## Exercise objective:
Below are the records. Retype exactly the lines between the lines holding "## run 2: through the flow" and "6_report: -68.73 /", inclusive.

## Data:
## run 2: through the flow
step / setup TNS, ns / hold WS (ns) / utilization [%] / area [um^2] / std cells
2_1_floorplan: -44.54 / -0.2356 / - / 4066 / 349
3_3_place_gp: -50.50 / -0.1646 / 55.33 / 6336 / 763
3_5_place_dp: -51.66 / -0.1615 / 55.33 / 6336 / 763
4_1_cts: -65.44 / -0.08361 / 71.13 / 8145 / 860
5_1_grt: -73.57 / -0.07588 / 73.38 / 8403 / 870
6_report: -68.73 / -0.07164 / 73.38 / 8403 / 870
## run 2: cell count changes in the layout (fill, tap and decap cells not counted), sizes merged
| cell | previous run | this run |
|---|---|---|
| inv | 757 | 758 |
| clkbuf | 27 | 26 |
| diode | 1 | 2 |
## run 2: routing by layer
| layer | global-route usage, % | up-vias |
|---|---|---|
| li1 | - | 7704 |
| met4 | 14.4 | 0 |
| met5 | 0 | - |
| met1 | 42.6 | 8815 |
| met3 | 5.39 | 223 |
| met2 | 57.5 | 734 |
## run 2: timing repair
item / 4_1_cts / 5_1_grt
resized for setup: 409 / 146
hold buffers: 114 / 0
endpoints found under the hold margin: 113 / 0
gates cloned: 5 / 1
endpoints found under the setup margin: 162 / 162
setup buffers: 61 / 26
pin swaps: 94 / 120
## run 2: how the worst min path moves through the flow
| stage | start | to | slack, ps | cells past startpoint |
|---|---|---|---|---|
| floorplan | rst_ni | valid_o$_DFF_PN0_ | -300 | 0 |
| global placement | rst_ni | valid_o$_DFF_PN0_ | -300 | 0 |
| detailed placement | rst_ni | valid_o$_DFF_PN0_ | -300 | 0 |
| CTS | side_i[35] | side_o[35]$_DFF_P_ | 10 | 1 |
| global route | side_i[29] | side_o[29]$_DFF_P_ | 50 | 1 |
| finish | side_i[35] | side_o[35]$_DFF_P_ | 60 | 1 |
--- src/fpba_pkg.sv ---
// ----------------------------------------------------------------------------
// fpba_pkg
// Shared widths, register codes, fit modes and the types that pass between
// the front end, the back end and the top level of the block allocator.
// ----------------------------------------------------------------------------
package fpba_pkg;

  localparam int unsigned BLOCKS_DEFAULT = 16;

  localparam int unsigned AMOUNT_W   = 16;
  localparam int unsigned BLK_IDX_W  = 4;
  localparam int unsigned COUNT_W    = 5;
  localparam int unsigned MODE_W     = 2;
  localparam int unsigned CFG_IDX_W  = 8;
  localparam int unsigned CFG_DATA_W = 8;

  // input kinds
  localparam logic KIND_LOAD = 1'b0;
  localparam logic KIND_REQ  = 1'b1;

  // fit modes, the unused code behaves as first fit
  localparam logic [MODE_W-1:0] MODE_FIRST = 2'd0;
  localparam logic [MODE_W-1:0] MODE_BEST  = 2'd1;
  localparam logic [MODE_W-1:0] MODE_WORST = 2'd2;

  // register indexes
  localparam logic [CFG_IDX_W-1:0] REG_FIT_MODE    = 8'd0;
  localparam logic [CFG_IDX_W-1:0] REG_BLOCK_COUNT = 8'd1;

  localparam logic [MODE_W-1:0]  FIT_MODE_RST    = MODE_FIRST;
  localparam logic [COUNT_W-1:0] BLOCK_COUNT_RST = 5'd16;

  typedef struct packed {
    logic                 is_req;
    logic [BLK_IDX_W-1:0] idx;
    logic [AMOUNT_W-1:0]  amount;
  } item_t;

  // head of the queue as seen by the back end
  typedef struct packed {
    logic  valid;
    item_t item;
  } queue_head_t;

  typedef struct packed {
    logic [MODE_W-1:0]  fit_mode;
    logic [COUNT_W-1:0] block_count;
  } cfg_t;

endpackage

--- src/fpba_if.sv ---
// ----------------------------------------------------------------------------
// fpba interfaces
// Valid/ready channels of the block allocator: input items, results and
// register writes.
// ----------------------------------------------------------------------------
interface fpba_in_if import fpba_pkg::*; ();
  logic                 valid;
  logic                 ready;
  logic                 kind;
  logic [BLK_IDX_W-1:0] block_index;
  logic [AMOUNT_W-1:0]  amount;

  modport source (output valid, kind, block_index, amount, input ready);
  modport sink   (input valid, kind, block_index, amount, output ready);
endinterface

...

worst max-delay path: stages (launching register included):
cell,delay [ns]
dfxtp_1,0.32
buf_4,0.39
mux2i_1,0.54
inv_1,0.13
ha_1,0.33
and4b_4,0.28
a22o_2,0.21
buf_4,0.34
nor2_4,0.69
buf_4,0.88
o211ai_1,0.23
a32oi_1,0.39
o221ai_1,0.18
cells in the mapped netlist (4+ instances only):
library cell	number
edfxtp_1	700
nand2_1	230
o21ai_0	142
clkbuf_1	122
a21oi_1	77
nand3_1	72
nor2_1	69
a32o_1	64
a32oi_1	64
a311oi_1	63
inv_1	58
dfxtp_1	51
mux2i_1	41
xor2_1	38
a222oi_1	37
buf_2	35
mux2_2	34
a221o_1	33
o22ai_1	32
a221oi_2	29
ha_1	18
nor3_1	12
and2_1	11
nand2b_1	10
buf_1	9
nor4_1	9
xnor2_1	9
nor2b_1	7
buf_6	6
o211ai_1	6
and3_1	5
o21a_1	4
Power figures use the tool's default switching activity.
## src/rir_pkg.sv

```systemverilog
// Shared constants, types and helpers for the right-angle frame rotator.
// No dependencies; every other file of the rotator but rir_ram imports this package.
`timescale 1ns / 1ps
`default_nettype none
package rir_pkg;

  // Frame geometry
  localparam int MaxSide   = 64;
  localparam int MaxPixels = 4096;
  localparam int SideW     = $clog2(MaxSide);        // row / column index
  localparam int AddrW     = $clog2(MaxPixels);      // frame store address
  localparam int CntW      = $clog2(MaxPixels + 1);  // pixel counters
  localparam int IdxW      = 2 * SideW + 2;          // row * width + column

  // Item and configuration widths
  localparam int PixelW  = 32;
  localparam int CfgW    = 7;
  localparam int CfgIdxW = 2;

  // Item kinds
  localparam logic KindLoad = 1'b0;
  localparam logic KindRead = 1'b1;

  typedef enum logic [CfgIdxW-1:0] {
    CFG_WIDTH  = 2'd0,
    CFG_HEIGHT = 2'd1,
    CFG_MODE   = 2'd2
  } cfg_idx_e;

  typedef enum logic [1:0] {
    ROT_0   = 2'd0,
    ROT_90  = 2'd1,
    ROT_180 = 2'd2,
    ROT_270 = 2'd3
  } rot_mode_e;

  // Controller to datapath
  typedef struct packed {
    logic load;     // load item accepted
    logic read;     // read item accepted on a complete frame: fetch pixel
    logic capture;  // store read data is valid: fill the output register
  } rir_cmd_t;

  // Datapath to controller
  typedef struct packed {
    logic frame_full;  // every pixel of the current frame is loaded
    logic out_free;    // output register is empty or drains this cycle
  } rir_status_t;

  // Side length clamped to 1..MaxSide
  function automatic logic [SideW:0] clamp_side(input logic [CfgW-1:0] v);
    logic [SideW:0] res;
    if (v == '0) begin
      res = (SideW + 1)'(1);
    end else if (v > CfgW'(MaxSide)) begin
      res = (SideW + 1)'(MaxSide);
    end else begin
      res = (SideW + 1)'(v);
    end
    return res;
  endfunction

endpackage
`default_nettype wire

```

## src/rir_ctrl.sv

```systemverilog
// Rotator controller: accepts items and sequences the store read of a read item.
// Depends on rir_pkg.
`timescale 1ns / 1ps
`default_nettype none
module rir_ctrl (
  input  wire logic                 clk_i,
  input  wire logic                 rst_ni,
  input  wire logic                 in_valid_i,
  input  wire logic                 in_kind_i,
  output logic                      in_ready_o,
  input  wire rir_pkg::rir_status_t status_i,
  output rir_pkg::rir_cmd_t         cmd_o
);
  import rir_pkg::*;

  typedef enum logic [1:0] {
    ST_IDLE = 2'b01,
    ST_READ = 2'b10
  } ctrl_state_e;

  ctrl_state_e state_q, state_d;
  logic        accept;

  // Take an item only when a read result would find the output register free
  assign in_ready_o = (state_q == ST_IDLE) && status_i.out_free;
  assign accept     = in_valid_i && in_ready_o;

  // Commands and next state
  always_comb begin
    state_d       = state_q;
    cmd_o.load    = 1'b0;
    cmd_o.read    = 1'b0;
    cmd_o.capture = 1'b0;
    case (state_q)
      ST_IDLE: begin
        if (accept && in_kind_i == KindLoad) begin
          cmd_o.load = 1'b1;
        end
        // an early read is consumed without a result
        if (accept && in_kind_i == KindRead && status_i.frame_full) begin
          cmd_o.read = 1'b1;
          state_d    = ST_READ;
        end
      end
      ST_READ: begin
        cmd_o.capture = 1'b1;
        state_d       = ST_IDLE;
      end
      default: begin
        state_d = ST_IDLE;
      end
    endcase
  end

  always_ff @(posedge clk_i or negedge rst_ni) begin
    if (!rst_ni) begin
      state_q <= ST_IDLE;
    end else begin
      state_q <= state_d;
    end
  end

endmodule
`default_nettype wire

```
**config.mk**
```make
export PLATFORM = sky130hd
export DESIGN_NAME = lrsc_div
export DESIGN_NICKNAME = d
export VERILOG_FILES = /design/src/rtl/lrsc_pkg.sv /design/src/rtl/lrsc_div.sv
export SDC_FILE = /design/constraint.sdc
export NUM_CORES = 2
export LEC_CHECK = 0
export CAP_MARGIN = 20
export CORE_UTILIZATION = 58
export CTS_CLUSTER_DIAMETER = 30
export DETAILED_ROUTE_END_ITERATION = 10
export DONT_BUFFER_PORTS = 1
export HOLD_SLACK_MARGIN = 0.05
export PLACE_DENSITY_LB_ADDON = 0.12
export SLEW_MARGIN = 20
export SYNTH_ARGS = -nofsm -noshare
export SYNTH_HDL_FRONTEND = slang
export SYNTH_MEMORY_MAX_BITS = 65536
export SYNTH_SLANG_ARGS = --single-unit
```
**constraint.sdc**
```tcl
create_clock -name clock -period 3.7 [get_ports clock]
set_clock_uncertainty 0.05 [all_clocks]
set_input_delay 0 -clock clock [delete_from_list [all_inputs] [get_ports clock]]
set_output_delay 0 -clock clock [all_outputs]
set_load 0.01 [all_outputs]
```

* * *

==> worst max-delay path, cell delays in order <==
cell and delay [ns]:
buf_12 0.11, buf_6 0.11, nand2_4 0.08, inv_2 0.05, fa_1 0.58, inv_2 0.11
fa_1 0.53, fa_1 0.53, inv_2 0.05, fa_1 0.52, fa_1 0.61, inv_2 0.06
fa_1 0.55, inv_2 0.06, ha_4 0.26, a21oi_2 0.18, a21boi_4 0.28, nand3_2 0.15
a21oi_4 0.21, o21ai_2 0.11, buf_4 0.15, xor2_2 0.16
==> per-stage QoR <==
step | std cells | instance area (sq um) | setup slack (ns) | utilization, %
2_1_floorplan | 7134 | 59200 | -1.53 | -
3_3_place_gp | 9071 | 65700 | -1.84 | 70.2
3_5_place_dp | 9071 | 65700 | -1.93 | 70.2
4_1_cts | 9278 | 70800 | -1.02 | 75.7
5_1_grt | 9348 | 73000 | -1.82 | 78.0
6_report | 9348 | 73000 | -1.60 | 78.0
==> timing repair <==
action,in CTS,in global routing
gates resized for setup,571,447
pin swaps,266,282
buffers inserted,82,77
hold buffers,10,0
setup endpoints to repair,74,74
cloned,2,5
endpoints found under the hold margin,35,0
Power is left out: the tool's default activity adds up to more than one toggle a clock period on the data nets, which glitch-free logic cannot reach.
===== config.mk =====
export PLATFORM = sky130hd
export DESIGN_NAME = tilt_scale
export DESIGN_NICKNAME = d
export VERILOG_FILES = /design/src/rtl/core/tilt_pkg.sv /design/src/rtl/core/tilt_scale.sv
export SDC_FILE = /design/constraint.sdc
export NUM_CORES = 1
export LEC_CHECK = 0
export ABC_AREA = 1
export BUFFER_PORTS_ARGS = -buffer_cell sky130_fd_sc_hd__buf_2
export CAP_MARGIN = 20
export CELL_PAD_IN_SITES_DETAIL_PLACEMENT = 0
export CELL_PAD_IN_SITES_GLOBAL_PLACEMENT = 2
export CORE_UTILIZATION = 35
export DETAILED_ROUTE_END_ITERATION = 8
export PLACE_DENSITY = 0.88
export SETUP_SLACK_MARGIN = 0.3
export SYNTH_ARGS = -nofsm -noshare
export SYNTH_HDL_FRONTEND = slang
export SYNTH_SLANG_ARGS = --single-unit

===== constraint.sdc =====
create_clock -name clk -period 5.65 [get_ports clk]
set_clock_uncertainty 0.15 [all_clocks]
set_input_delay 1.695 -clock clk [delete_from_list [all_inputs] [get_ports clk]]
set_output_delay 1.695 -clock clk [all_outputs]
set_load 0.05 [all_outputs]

## Answer:
## run 2: through the flow
step / setup TNS, ns / hold WS (ns) / utilization [%] / area [um^2] / std cells
2_1_floorplan: -44.54 / -0.2356 / - / 4066 / 349
3_3_place_gp: -50.50 / -0.1646 / 55.33 / 6336 / 763
3_5_place_dp: -51.66 / -0.1615 / 55.33 / 6336 / 763
4_1_cts: -65.44 / -0.08361 / 71.13 / 8145 / 860
5_1_grt: -73.57 / -0.07588 / 73.38 / 8403 / 870
6_report: -68.73 / -0.07164 / 73.38 / 8403 / 870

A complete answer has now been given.